__TASK BRIEF__:
Would you please output, word for word, the span of the listing below that opens on the line containing "export PLACE_DENSITY = 0.5" and closes on the line containing "set_input_delay 0.42 -clock"? Include both ends and nothing more.

===== DATA =====

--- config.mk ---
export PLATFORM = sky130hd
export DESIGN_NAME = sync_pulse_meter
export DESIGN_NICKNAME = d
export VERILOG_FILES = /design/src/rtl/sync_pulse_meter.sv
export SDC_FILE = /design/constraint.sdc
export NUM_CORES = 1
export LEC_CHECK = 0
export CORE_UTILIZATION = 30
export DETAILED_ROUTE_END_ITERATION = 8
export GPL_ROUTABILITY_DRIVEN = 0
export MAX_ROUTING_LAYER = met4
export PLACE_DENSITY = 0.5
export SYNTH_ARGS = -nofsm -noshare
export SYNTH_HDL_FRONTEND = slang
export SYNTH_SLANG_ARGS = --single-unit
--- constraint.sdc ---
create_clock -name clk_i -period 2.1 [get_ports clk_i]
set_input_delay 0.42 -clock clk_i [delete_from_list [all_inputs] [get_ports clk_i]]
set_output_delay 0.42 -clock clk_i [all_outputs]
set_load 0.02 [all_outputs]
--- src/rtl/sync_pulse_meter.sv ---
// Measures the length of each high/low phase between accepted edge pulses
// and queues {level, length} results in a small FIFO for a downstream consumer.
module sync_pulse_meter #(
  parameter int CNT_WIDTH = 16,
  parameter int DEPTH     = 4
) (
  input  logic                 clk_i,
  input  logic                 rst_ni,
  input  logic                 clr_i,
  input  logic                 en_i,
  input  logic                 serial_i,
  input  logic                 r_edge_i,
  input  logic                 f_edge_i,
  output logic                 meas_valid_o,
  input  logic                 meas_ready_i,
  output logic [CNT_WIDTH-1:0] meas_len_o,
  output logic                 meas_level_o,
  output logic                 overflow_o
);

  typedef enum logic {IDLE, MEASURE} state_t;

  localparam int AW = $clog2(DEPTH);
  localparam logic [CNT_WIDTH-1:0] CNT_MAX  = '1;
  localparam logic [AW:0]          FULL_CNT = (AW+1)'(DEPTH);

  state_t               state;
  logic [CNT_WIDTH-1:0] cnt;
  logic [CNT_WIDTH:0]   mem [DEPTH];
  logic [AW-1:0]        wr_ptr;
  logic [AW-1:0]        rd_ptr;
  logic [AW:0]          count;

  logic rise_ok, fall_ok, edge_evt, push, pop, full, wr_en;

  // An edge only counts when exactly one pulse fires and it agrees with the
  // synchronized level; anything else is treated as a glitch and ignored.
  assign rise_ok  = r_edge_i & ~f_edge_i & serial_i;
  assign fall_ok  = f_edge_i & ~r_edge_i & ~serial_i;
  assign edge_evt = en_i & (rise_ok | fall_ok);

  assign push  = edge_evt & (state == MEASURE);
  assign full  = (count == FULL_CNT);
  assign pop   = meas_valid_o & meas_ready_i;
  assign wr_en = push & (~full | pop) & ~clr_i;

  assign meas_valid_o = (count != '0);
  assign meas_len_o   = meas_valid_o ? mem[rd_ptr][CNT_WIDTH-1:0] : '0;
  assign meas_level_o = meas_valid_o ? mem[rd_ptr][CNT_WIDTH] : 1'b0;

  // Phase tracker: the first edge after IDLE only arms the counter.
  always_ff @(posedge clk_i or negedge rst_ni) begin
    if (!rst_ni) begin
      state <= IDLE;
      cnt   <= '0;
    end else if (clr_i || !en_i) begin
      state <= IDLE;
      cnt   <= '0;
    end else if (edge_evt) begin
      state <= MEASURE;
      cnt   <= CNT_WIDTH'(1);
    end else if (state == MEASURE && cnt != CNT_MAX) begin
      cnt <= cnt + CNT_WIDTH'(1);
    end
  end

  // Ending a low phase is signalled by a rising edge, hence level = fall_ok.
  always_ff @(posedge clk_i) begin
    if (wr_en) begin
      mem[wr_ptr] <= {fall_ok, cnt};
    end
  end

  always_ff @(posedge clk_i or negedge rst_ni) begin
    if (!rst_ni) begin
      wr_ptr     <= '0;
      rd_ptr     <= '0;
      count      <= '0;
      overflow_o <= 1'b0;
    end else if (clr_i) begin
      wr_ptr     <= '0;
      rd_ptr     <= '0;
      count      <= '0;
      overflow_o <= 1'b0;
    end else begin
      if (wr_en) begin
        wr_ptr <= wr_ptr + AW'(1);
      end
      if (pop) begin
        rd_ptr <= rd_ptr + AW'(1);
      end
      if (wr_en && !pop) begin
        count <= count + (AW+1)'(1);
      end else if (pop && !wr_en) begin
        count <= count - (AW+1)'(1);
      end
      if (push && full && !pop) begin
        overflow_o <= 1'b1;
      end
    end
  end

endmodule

=====
===== DATA =====

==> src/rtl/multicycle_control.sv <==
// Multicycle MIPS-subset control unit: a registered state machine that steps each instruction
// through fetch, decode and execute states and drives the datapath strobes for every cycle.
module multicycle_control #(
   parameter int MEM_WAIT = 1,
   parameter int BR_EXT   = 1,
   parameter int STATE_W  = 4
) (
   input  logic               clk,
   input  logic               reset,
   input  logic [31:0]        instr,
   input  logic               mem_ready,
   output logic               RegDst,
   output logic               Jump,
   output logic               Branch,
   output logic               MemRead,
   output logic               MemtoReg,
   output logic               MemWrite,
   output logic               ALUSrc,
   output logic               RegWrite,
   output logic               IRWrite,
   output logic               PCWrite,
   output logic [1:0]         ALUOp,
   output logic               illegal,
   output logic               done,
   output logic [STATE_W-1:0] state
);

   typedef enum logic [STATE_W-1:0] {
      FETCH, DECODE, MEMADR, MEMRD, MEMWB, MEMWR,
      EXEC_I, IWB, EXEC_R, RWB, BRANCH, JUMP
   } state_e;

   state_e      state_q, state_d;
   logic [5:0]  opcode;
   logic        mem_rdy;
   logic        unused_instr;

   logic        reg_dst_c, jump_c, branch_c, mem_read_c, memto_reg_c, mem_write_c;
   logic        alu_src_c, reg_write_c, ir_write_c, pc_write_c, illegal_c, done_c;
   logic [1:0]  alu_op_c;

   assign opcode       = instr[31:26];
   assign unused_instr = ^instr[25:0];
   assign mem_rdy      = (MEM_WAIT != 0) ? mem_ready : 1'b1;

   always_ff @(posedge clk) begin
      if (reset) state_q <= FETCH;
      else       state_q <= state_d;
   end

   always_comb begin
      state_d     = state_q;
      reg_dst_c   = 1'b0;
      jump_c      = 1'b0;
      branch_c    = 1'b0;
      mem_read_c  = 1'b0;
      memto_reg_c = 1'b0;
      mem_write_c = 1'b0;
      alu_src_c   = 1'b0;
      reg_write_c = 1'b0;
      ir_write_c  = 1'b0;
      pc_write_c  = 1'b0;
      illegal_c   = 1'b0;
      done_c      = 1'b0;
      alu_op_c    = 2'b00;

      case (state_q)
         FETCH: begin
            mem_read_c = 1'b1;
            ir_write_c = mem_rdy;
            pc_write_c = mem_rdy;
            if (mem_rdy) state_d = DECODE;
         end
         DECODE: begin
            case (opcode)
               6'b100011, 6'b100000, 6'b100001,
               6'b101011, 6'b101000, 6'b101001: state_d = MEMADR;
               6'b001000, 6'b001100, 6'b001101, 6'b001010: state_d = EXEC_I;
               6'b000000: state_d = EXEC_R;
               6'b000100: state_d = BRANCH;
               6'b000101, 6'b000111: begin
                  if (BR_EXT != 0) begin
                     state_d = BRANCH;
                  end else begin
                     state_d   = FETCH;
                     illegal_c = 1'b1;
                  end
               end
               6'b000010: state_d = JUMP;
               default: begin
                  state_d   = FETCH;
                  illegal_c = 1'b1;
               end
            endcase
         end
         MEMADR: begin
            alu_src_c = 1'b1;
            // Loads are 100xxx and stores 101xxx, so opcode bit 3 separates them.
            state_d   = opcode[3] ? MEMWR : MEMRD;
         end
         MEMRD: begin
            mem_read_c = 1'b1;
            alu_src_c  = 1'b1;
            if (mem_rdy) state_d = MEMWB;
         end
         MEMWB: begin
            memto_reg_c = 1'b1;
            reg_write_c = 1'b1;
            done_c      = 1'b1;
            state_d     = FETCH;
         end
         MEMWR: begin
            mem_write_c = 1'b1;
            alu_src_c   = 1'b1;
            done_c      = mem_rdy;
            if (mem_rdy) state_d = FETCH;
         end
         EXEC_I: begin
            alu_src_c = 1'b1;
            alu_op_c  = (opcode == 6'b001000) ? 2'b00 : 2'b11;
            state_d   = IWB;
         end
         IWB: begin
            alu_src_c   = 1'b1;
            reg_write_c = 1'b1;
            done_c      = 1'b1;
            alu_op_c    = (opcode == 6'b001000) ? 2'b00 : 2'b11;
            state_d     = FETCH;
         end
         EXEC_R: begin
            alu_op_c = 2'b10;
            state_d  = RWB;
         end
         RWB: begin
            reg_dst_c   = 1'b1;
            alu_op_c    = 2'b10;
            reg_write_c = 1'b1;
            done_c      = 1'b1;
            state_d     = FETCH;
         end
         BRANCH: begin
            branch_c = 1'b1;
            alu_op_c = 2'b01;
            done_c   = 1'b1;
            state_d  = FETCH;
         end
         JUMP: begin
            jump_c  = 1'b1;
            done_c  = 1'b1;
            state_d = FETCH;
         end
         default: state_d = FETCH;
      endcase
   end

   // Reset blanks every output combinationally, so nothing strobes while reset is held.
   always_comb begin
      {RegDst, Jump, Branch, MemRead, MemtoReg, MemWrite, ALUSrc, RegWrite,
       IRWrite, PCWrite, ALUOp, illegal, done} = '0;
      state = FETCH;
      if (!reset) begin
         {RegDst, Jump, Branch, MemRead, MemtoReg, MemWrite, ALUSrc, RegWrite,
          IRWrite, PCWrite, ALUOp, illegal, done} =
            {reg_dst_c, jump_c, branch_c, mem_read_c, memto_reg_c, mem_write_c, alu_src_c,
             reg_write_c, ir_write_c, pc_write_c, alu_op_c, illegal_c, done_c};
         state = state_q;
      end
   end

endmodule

=====
===== DATA =====

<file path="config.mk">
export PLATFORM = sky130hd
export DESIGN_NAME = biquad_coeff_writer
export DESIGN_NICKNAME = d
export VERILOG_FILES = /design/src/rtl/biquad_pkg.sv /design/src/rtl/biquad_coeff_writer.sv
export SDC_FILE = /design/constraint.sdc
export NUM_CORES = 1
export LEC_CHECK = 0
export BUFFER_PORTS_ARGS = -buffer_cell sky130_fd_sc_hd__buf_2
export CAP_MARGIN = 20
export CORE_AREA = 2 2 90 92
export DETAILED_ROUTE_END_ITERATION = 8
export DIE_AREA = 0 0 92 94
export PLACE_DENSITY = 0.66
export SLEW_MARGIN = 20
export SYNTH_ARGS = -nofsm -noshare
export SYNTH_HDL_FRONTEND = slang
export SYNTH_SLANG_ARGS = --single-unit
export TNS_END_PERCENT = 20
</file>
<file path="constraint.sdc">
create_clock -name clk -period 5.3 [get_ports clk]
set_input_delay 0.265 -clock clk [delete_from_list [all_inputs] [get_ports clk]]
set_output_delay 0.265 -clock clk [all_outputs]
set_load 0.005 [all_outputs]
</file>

=====

__SOLUTION__:
export PLACE_DENSITY = 0.5
export SYNTH_ARGS = -nofsm -noshare
export SYNTH_HDL_FRONTEND = slang
export SYNTH_SLANG_ARGS = --single-unit
--- constraint.sdc ---
create_clock -name clk_i -period 2.1 [get_ports clk_i]
set_input_delay 0.42 -clock clk_i [delete_from_list [all_inputs] [get_ports clk_i]]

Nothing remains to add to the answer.